Tree testing is a UX Design method for verifying that users easily find content in an interactive product's information architecture. The method consists in asking participants (real users) to find navigation paths in the clickable tree corresponding to the product's menu / sub-menu structure.
Write down the tree as an indented text outline
The first step is to write down the outline or tree structure (categories and subcategories) labeling and relating the various screens or pages that make up an early product prototype. Doing so comprehensively helps scope how many different screens and features will need to be wireframed, designed, and developed while giving a sense of how long (as in how many steps) are users' primary tasks and how complex is a typical usage scenario with the product.
Formulate a scenario of goal-based tasks
The second step is to craft up to an up to 10 tasks instructions to find a page or location in a tree using a top-down approach. Just like in usability testing, writing good tasks is the key to performing tree test studies.
For example, if you want to test the findability (vs. discoverability) of the billing page in your product, you need a task that asks participants to find or locate such a page. For example: “You've received a refund and want to verify how it has been applied to your bill”.
It is important to make these task instructions:
- short: no more than 2 clauses
- to the point: sometimes, attempts to create a naturalistic-sounding scenario lead to misleading signals that lead the participants in conflicting directions. Think here: writing a task with several focal points is as poor design as writing a survey question that compounds several qualifiers (e.g., how likely are you to buy or borrow this app?)
- nonleading: when phrasing a task, avoid matching keywords in the tree
A good scenario comprises tasks to destination labels that are highly expected for this type of product (e.g., upload a photo and save it in a folder for a photo-sharing app) as well as destinations that make up the uniqueness of the prototype (e.g., schedule the sharing of your vacations photos at the end of this quarter).
Recruiting Tree Testing Participants
It is recommended that the participants recruited into tree testing studies form a representative audience meaning they match the demographic profile of real users on the site. Tree tests are fairly quick to administer since they are excellent candidates for unmoderated sessions and quantitative data analysis. Actionable patterns start emerging between 10 and 50 participants.
The positioning at UXbeam differs here though. What we've learned by conducting hundreds of tree tests and optimizations is that it often takes a few retests (or iterations) for the UX folks or the product team behind an initial tree to catch and fix benign labeling and structure mistakes. It then takes a few iterations to fix any major task instructions, tree labeling, structure, or paths issues.
In essence, running those tests on a non-targetted and naive audience is not only as effective. It is also way quicker, for that recruiting a targetted audience takes more time, coordination, and screening.
We recommended making sure that most findability issues have been smoothed out by spending 1-2 hours optimizing a tree in unmoderated settings and with naive non-targeted participants. Then the optimized tree is ready to show to a small group of representative users and serves as a medium to collect qualitative or attitudinal feedback, on an early prototype that is already fairly easy to navigate and comprehend.
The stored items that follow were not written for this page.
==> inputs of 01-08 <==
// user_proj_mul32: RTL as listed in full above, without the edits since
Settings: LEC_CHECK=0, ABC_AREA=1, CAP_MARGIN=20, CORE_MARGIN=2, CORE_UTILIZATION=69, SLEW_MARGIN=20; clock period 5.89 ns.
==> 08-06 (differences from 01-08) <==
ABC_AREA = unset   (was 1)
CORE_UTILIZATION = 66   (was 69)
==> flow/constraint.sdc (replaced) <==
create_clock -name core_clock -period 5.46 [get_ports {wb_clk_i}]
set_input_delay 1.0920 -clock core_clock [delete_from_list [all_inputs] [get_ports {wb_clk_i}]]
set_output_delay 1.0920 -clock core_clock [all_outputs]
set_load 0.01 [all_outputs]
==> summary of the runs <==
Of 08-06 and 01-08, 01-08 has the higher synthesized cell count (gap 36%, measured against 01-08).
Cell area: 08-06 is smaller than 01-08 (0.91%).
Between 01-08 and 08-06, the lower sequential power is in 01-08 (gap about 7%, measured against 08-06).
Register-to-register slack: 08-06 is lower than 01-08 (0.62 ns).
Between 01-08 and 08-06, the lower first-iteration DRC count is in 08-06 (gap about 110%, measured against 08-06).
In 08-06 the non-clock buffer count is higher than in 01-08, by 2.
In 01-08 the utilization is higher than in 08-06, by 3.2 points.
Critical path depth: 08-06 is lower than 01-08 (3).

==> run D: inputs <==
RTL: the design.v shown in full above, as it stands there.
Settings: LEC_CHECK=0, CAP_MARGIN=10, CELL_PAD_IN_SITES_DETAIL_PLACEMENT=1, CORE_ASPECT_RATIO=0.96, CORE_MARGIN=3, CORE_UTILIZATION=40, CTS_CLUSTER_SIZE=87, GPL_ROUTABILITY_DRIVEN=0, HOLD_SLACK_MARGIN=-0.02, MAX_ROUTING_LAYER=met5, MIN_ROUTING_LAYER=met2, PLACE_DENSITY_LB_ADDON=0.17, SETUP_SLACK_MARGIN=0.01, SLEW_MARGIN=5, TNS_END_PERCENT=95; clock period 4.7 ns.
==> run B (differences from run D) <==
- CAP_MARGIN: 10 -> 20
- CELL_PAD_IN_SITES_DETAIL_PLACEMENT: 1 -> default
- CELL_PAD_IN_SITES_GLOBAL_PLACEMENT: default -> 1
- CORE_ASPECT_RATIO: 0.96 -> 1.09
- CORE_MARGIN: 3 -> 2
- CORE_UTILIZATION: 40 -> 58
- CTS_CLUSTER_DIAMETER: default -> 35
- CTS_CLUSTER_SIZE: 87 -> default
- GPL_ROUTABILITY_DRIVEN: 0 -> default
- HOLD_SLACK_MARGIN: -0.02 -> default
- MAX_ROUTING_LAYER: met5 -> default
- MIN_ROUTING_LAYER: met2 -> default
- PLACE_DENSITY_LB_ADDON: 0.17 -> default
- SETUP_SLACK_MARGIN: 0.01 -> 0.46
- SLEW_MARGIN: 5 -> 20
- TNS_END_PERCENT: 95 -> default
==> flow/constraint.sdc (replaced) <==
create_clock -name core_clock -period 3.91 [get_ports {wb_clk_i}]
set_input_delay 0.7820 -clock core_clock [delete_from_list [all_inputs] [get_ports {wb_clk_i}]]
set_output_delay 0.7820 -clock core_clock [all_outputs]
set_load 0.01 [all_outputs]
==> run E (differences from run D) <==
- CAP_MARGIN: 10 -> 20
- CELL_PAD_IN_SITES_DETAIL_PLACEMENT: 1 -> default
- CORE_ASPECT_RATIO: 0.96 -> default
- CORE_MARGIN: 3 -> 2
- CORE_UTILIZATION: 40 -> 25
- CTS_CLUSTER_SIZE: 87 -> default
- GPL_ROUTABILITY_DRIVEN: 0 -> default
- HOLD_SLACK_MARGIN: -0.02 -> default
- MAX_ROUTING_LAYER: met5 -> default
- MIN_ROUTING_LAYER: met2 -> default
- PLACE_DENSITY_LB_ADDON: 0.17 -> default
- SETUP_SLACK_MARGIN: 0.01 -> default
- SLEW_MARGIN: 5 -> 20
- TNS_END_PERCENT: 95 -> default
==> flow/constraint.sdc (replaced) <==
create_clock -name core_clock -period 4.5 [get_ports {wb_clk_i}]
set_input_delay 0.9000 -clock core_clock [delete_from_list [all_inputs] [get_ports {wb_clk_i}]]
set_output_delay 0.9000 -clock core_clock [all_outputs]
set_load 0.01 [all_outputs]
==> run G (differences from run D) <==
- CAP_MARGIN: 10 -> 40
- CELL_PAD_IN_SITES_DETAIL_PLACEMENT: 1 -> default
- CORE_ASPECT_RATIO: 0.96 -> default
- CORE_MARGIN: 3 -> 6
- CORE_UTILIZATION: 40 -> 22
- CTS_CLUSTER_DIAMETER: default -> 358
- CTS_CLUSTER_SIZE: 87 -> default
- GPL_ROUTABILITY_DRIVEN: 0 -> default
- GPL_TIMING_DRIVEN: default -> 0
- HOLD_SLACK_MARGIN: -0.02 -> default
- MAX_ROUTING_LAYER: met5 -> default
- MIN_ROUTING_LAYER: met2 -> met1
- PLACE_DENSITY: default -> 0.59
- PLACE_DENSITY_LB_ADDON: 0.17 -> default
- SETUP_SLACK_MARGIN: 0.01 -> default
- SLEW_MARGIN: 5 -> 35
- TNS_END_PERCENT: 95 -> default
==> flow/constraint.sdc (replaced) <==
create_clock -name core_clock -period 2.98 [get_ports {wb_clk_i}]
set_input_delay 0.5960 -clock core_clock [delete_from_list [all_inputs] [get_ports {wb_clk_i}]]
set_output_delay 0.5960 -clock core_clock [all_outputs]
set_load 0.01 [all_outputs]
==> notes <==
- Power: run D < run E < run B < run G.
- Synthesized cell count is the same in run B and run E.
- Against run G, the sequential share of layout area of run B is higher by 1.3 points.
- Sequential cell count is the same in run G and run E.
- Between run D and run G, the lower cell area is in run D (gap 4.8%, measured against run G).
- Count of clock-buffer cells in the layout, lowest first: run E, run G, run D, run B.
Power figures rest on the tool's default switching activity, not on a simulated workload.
$ cat config.mk
export PLATFORM = sky130hd
export DESIGN_NAME = matmul_top
export DESIGN_NICKNAME = matmul_top
export VERILOG_FILES = /design/flow/design.v
export SDC_FILE = /design/flow/constraint.sdc
export NUM_CORES = 4
export LEC_CHECK = 0
export CAP_MARGIN = 20
export CORE_ASPECT_RATIO = 0.5
export CORE_MARGIN = 2
export CORE_UTILIZATION = 72
export CTS_CLUSTER_DIAMETER = 296
export CTS_CLUSTER_SIZE = 96
export PLACE_DENSITY = 0.43
export SETUP_SLACK_MARGIN = -0.61
export SLEW_MARGIN = 20
export TNS_END_PERCENT = 5
$ cat design.v
module tpumac
    #(parameter BITS_AB=8,
    parameter BITS_C=16)
    (
    input clk, rst_n, WrEn, en,
    input signed [BITS_AB-1:0] Ain,
    input signed [BITS_AB-1:0] Bin,
    input signed [BITS_C-1:0] Cin,
    output reg signed [BITS_AB-1:0] Aout,
    output reg signed [BITS_AB-1:0] Bout,
    output reg signed [BITS_C-1:0] Cout
    );
    logic signed [BITS_C-1:0] AxB, CPAB;
    always_ff @(posedge clk, negedge rst_n) begin
        if (!rst_n) begin
            Aout <= 0;
            Bout <= 0;
        end else if (en) begin
            Aout <= Ain;
            Bout <= Bin;
        end
    end
    always_ff @(posedge clk, negedge rst_n) begin
        if (!rst_n) begin
            Cout <= 0;
        end else if (WrEn) begin
            Cout <= Cin;
        end else if (en) begin
            Cout <= CPAB;
        end 
    end
    always_comb begin
        AxB = Ain * Bin;
        CPAB = AxB + Cout;
    end
endmodule
module systolic_array
#(
parameter BITS = 8,
parameter DIM = 32
)
(
input clk,rst_n,en,
input [DIM-1:0][BITS-1:0] A,
input [DIM-1:0][BITS-1:0] B,
output [DIM-1:0][DIM-1:0][BITS*2-1:0] Cout
);
logic [DIM-1:0][DIM-1:0][BITS-1:0] MACAin, MACBin, MACAout, MACBout;
logic [DIM-1:0][DIM-1:0][BITS*2-1:0] MACCout;
assign Cout = MACCout;
genvar gi, gj;
generate
    for (gi = 0 ; gi < DIM ; gi++) begin : row
        for (gj = 0 ; gj < DIM ; gj++) begin : col
            tpumac #(.BITS_AB(BITS), .BITS_C(BITS*2)) iDUT (
                .clk(clk), .rst_n(rst_n), .WrEn(1'b0), .en(en),
                .Ain(MACAin[gi][gj]), .Bin(MACBin[gi][gj]), .Cin({(BITS*2){1'b0}}),
                .Aout(MACAout[gi][gj]), .Bout(MACBout[gi][gj]), .Cout(MACCout[gi][gj])
            );
        end
    end
endgenerate
always_comb begin : ABCManager
    for (int i = 0 ; i < DIM ; i++) begin
        MACAin[i][0] = A[i];
        MACBin[0][i] = B[i];
    end
    for (int i = 0 ; i < DIM ; i++) begin
        for (int j = 1 ; j < DIM ; j++) begin
            MACAin[i][j] = MACAout[i][j-1];
        end
    end
    for (int i = 1 ; i < DIM ; i++) begin
        for (int j = 0 ; j < DIM ; j++) begin
            MACBin[i][j] = MACBout[i-1][j]; 
        end
    end
end
endmodule
module layoutA
#(
    parameter BITS = 8,  
    parameter DIM = 32  
)
(
    input [DIM-1:0][DIM-1:0][BITS-1:0] INA,
    input [$clog2(DIM):0] m, n, 
    output logic [DIM-1:0][DIM*2-2:0][BITS-1:0] OUTA
);
always_comb begin : ConnectionsA
    for (int row = 0 ; row < DIM ; row++) begin
        for (int col = 0 ; col < DIM*2-1 ; col++) begin
            if (col >= DIM*2-1-n-row && col <= DIM*2-2-row && row < m) begin
                OUTA[row][col] = INA[row][DIM*2-2-col-row];
            end else begin
                OUTA[row][col] = 0;
            end
        end
    end
end
endmodule
module layoutB
#(
    parameter BITS = 8,  
    parameter DIM = 32  
)
(
    input [DIM-1:0][DIM-1:0][BITS-1:0] INB,
    input [$clog2(DIM):0] n, p, 
    output logic [DIM*2-2:0][DIM-1:0][BITS-1:0] OUTB
);
always_comb begin : ConnectionsB
    for (int row = 0 ; row < DIM ; row++) begin
        for (int col = 0 ; col < DIM*2-1 ; col++) begin
            if (col >= DIM*2-1-n-row && col <= DIM*2-2-row && row < p) begin
                OUTB[col][row] = INB[DIM*2-2-col-row][row];
            end else begin
                OUTB[col][row] = 0;
            end
        end
    end
end
endmodule
module MATMUL 
#(
    parameter BITS = 8,  
    parameter DIM = 32  
)
(
    input clk, rst_n, en,
    input [$clog2(DIM):0] m, n, p,
    input [DIM-1:0][DIM-1:0][BITS-1:0] matrixDataA,
    input [DIM-1:0][DIM-1:0][BITS-1:0] matrixDataB,
    output logic [DIM-1:0][DIM-1:0][BITS-1:0] dataOut,
    output logic done
);
logic [$clog2(DIM*4):0] count;
logic [DIM-1:0][BITS-1:0] Ain, Bin;
logic [DIM-1:0][DIM-1:0][BITS*2-1:0] Cout;
logic [DIM-1:0][DIM*2-2:0][BITS-1:0] OUTA;
logic [DIM*2-2:0][DIM-1:0][BITS-1:0] OUTB;
layoutA #(.BITS(BITS), .DIM(DIM))
LayoutADUT (.INA(matrixDataA),.m(m),.n(n),.OUTA(OUTA));
layoutB #(.BITS(BITS), .DIM(DIM))
LayoutBDUT (.INB(matrixDataB),.n(n),.p(p),.OUTB(OUTB));
systolic_array #(.BITS(BITS), .DIM(DIM))
SysArrayDUT (.clk(clk), .rst_n(rst_n), .en(en), .A(Ain), .B(Bin), .Cout(Cout));
always @(posedge clk, negedge rst_n) begin
    if (!rst_n) begin
        count <= 0;
    end else if (done) begin
        count <= 0;
    end else if (en == 1) begin
        count <= count + 1;
    end
end
always_comb begin : DataFeeder
    for (int i = 0 ; i < DIM ; i++) begin
        if (count <= DIM*2-2) begin
            Ain[i] = OUTA[i][DIM*2-2-count];
            Bin[i] = OUTB[DIM*2-2-count][i];
        end else begin
            Ain[i] = 0;
            Bin[i] = 0;
        end
    end
    for (int i = 0 ; i < DIM ; i++) begin
        for (int j = 0 ; j < DIM ; j++) begin
            dataOut[i][j] = Cout[i][j] >> BITS;  
        end
    end
end
always_comb begin : howdone
    done = count == m+n+p-2 ? 1 : 0;
end
endmodule
module matmul_top
#(
    parameter BITS = 8,
    parameter DIM = 4
)
(
    input clk, rst_n, en,
    input [$clog2(DIM):0] m, n, p,
    input [DIM*DIM*BITS-1:0] mat_a,
    input [DIM*DIM*BITS-1:0] mat_b,
    output [DIM*DIM*BITS-1:0] mat_c,
    output done
);
MATMUL #(.BITS(BITS), .DIM(DIM)) u_matmul (
    .clk(clk), .rst_n(rst_n), .en(en),
    .m(m), .n(n), .p(p),
    .matrixDataA(mat_a), .matrixDataB(mat_b),
    .dataOut(mat_c), .done(done)
);
endmodule
$ cat run.sh
#!/bin/bash
# the make line also repeats each setting of config.mk as NAME=value (left out here)
make -C /OpenROAD-flow-scripts/flow DESIGN_CONFIG=/design/flow/config.mk WORK_HOME=/design/flow/orfs CLKGATE_MAP_FILE= finish
$ cat constraint.sdc
create_clock -name core_clock -period 6.17 [get_ports {clk}]
set_input_delay 1.2340 -clock core_clock [delete_from_list [all_inputs] [get_ports {clk}]]
set_output_delay 1.2340 -clock core_clock [all_outputs]
set_load 0.01 [all_outputs]
==> impl_metrics.yaml, run 1 <==
# flow metrics
outcome:
  outcome: "aborted with a tool error"
  failing_step: "5_1_grt"
synth:
  syn_avg_cell_area_sq_um: 9.39
  edf_count: 0
  top_cell: "inv_1"
  yosysCellCount: 7896
  synth.net_count: 9920
  top_area_cell: "fa_1"
  ys_chip_area_sq_um: 74100
  yosysSeqAreaShare: 0.153
  synthTopLogicFamily: "adder cells"
  synthXorXnorAreaFrac: 0.0377
  synthCells: 7896
  adder_share: 0.412
  ys_types: 107
  ys_sh_mux: 0.0436
  simple_gate_area_frac: 0.139
  syn_area_sq_um: 74100
  ys.flops: 453
  synth_top_area_share: 0.308
  synthAoiAreaFrac: 0.111
  yosys_warnings: 17
  async_flop_share: 1.00
  yosys-top-cells-area: "fa_1 31%, dfrtp_1 15%, ha_1 10%"
  synth-main-ff-cell: "dfrtp_1"
  yosys-top-cells-count: "1373 x inv_1, 1141 x fa_1, 687 x nand2_1"
floorplanning:
  rows: 83
  coreArea_sq_um: 102000
  die_area_sq_um: 106000
  die_width_um: 458
  die_h_um: 231
  fp_util: 0.725
  num_io_pins: 397
placed_design:
  dp_slack_ps: -2910
  globalplace.congestion: 1.14
  dp_cells: 10100
  port_buffers: 396
  dp_hpwl_mm: 220
  dpl_cell_area_sq_um: 85700
cts:
  clk_path_buf_depth: 3
  cts_inserted_buffers: 8
  cts-root-buf: "clkbuf_16"
  clock-sinks: 453
  h-tree-depth: 1
timing repair:
| item | CTS |
|---|---|
| gates resized | 259 |
| setup buffers | 40 |
| setup endpoints to repair | 78 |
| gates cloned | 2 |
| pin swaps | 116 |
| hold buffers | 0 |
The quantitative data typically garnered during a tree test fall into the following categories:
- Success: whether a task instruction leads participants to the expected destination
- Directness: Whether the participants could find the correct destination without backtracking
- Alternate outcomes: cases where participants abandoned, declared the task not supported by the tree, or were convinced another destination was the right one
- Number of steps taken to perform each given task
- Paths or routes participants took up and down the tree while completing each task.
Depending on the desired granularity of analysis, these insights can be expressed in counts, averages, percentages, etc. At UXbeam though, we've found that the tree test data are more actionable when boiled down to these essentials:
- the predominant task outcome: Direct, Indirect, Elsewhere, Abandoned, and Non Existent
- the number of steps per task
- the predominant path for the task that captures the most frequent routes taken by the participants and prunes infrequent clicks or detours.
These results should then be articulated to answer the following key questions:
By analyzing the collected data, you can confirm or refute your hypothesis as to whether the designed navigation is useful for users.